Lawrence, John Stewart (M.B., Ch.B., M.D., M.R.C.P., F.R.C.P.) 1908 - 1996

Nationality:
British

Working under the guidance of Professor J.H. Kellgreen, the first professor of rheumatology in the United Kingdom. Lawrence began to look at musculoskeletal complaints in coal miners in the early 1940s. Because of this early work Kellgreen established the Field Survey Unit at Manchester University in 1954.

Kellgreen chose Lawrence to be the first Director of the unit. The work of the two men showed how common osteoarthritis was in the general population. While studying X-rays as part of the research they realised how subjective the interpretation of reading the results of X-rays could be. They produced an Atlas of Standard Radiographs in 1963 which remains an internationally agreed scheme for presenting data from a patient’s X-ray.

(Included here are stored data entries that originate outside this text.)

`src/rtl/fcs_pkg.sv`:
```
package fcs_pkg;
  localparam int DIV_W  = 5;
  localparam int MODE_W = 3;
  localparam int DATA_W = 16;

  localparam int W0_MODE_LSB = DIV_W;
  localparam int W0_DLLRST   = DIV_W + MODE_W;
  localparam int W0_OVR      = W0_DLLRST + 1;
  localparam int W0_UPD      = DATA_W - 1;
  localparam int W1_SELL3    = DIV_W;
  localparam int W1_SELCORE  = DIV_W + 1;
  localparam int W1_GPEN     = DIV_W + 2;

  localparam logic [DIV_W-1:0]  RST_DIV  = DIV_W'(1);
  localparam logic [MODE_W-1:0] RST_MODE = '1;

  typedef enum logic [2:0] {
    ST_IDLE, ST_REQ_IDLE, ST_WAIT_ACK, ST_DLL_RST, ST_LOAD, ST_RELEASE, ST_DONE
  } seqState_t;

  typedef struct packed {
    logic busy;
    logic reqMem;
    logic reqGp;
    logic dllRst;
    logic loadPrim;
    logic loadSec;
    logic clearUpd;
  } seqStrobe_t;

  typedef struct packed {
    logic updReq;
    logic gpEn;
    logic dllRstOpt;
  } shadowStat_t;

  typedef struct packed {
    logic [DIV_W-1:0]  div;
    logic [MODE_W-1:0] mode;
    logic              ovr;
  } primCfg_t;

  typedef struct packed {
    logic [DIV_W-1:0] div;
    logic             selL3;
    logic             selCore;
  } secCfg_t;
endpackage

```
`src/rtl/fcs_seq_ctrl.sv`:
```
module fcs_seq_ctrl
  import fcs_pkg::*;
#(
  parameter int DLL_RST_CYCLES = 4
) (
  input  logic        clk,
  input  logic        rstN,
  input  shadowStat_t stat,
  input  logic        memIdleAck,
  input  logic        gpIdleAck,
  output seqStrobe_t  strobe
);
  localparam int CNT_W = $clog2(DLL_RST_CYCLES + 1);
  localparam logic [CNT_W-1:0] CNT_LAST = CNT_W'(DLL_RST_CYCLES - 1);

  seqState_t stateQ, stateD;
  logic [CNT_W-1:0] rstCnt;
  logic acksDone;
  logic holdIdle;

  assign acksDone = memIdleAck && (!stat.gpEn || gpIdleAck);

  always_comb begin
    stateD = stateQ;
    unique case (stateQ)
      ST_IDLE:     if (stat.updReq) stateD = ST_REQ_IDLE;
      ST_REQ_IDLE: stateD = ST_WAIT_ACK;
      ST_WAIT_ACK: if (acksDone) stateD = stat.dllRstOpt ? ST_DLL_RST : ST_LOAD;
      ST_DLL_RST:  if (rstCnt == CNT_LAST) stateD = ST_LOAD;
      ST_LOAD:     stateD = ST_RELEASE;
      ST_RELEASE:  stateD = ST_DONE;
      ST_DONE:     stateD = ST_IDLE;
      default:     stateD = ST_IDLE;
    endcase
  end

  always_ff @(posedge clk) begin
    if (!rstN) begin
      stateQ <= ST_IDLE;
      rstCnt <= '0;
    end else begin
      stateQ <= stateD;
      if (stateQ == ST_DLL_RST) rstCnt <= rstCnt + CNT_W'(1);
      else                      rstCnt <= '0;
    end
  end

  assign holdIdle = (stateQ == ST_REQ_IDLE) || (stateQ == ST_WAIT_ACK) ||
                    (stateQ == ST_DLL_RST)  || (stateQ == ST_LOAD);

  always_comb begin
    strobe          = '0;
    strobe.busy     = (stateQ != ST_IDLE);
    strobe.reqMem   = holdIdle;
    strobe.reqGp    = holdIdle && stat.gpEn;
    strobe.dllRst   = (stateQ == ST_DLL_RST);
    strobe.loadPrim = (stateQ == ST_LOAD);
    strobe.loadSec  = (stateQ == ST_LOAD) && stat.gpEn;
    strobe.clearUpd = (stateQ == ST_DONE);
  end
endmodule

```
`src/rtl/fcs_shadow_dp.sv`:
```
module fcs_shadow_dp
  import fcs_pkg::*;
#(
  parameter int CODE_W = 8
) (
  input  logic              clk,
  input  logic              rstN,
  input  logic              wrEn,
  input  logic              wrAddr,
  input  logic [DATA_W-1:0] wrData,
  input  seqStrobe_t        strobe,
  input  logic              dllLockIn,
  input  logic [CODE_W-1:0] dllCodeIn,
  input  logic [CODE_W-1:0] ovrCodeIn,
  output shadowStat_t       stat,
  output primCfg_t          livePrim,
  output secCfg_t           liveSec,
  output logic              dllLockOut,
  output logic [CODE_W-1:0] dllCodeOut
);
  primCfg_t shPrim;
  secCfg_t  shSec;
  logic     shUpd, shGpEn, shDllRstOpt;
  logic     wrPrim, wrSec;

  assign wrPrim = wrEn && !strobe.busy && (wrAddr == 1'b0);
  assign wrSec  = wrEn && !strobe.busy && (wrAddr == 1'b1);

  always_ff @(posedge clk) begin
    if (!rstN) begin
      shPrim      <= '{div: RST_DIV, mode: RST_MODE, ovr: 1'b0};
      shSec       <= '{div: RST_DIV, selL3: 1'b0, selCore: 1'b0};
      shUpd       <= 1'b0;
      shGpEn      <= 1'b0;
      shDllRstOpt <= 1'b0;
    end else begin
      if (wrPrim) begin
        shPrim.div  <= wrData[DIV_W-1:0];
        shPrim.mode <= wrData[W0_MODE_LSB +: MODE_W];
        shPrim.ovr  <= wrData[W0_OVR];
        shDllRstOpt <= wrData[W0_DLLRST];
        shUpd       <= shUpd | wrData[W0_UPD];
      end else if (strobe.clearUpd) begin
        shUpd <= 1'b0;
      end
      if (wrSec) begin
        shSec.div     <= wrData[DIV_W-1:0];
        shSec.selL3   <= wrData[W1_SELL3];
        shSec.selCore <= wrData[W1_SELCORE];
        shGpEn        <= wrData[W1_GPEN];
      end
    end
  end

  always_ff @(posedge clk) begin
    if (!rstN) begin
      livePrim <= '{div: RST_DIV, mode: RST_MODE, ovr: 1'b0};
      liveSec  <= '{div: RST_DIV, selL3: 1'b0, selCore: 1'b0};
    end else begin
      if (strobe.loadPrim) livePrim <= shPrim;
      if (strobe.loadSec)  liveSec  <= shSec;
    end
  end

  assign stat       = '{updReq: shUpd, gpEn: shGpEn, dllRstOpt: shDllRstOpt};
  assign dllLockOut = livePrim.ovr ? 1'b1 : dllLockIn;
  assign dllCodeOut = livePrim.ovr ? ovrCodeIn : dllCodeIn;
endmodule

```
`src/rtl/fcs_freq_seq.sv`:
```
module fcs_freq_seq
  import fcs_pkg::*;
#(
  parameter int CODE_W         = 8,
  parameter int DLL_RST_CYCLES = 4
) (
  input  logic              clk,
  input  logic              rstN,
  input  logic              wrEn,
  input  logic              wrAddr,
  input  logic [15:0]       wrData,
  input  logic              memIdleAck,
  input  logic              gpIdleAck,
  input  logic              dllLockIn,
  input  logic [CODE_W-1:0] dllCodeIn,
  input  logic [CODE_W-1:0] ovrCodeIn,
  output logic              updatePending,
  output logic              busy,
  output logic              memIdleReq,
  output logic              gpIdleReq,
  output logic              dllReset,
  output logic              dllLockOut,
  output logic [CODE_W-1:0] dllCodeOut,
  output logic [4:0]        primDiv,
  output logic [2:0]        pllMode,
  output logic [4:0]        secDiv,
  output logic              selL3,
  output logic              selCore
);
  seqStrobe_t  strobe;
  shadowStat_t stat;
  primCfg_t    livePrim;
  secCfg_t     liveSec;

  fcs_seq_ctrl #(.DLL_RST_CYCLES(DLL_RST_CYCLES)) uCtrl (
    .clk(clk), .rstN(rstN), .stat(stat),
    .memIdleAck(memIdleAck), .gpIdleAck(gpIdleAck), .strobe(strobe)
  );

  fcs_shadow_dp #(.CODE_W(CODE_W)) uDp (
    .clk(clk), .rstN(rstN), .wrEn(wrEn), .wrAddr(wrAddr), .wrData(wrData),
    .strobe(strobe), .dllLockIn(dllLockIn), .dllCodeIn(dllCodeIn),
    .ovrCodeIn(ovrCodeIn), .stat(stat), .livePrim(livePrim), .liveSec(liveSec),
    .dllLockOut(dllLockOut), .dllCodeOut(dllCodeOut)
  );

  assign updatePending = stat.updReq;
  assign busy          = strobe.busy;
  assign memIdleReq    = strobe.reqMem;
  assign gpIdleReq     = strobe.reqGp;
  assign dllReset      = strobe.dllRst;
  assign primDiv       = livePrim.div;
  assign pllMode       = livePrim.mode;
  assign secDiv        = liveSec.div;
  assign selL3         = liveSec.selL3;
  assign selCore       = liveSec.selCore;
endmodule

```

Lawrence’s work continued to look at rheumatism from a genetic point of view. He studied families but, rather than basing his conclusions on DNA or molecular biology he compared the characteristics of such families with those of the general population, using careful clinical studies of affected individuals and their families, to obtain the genetic contribution to arthritis risk in the population.

In 1968 he resigned from the Directorship of the Field Unit but continued to study the problem and in 1977 a lifetimes research work was published by him in a work entitled Rheumatism in Populations.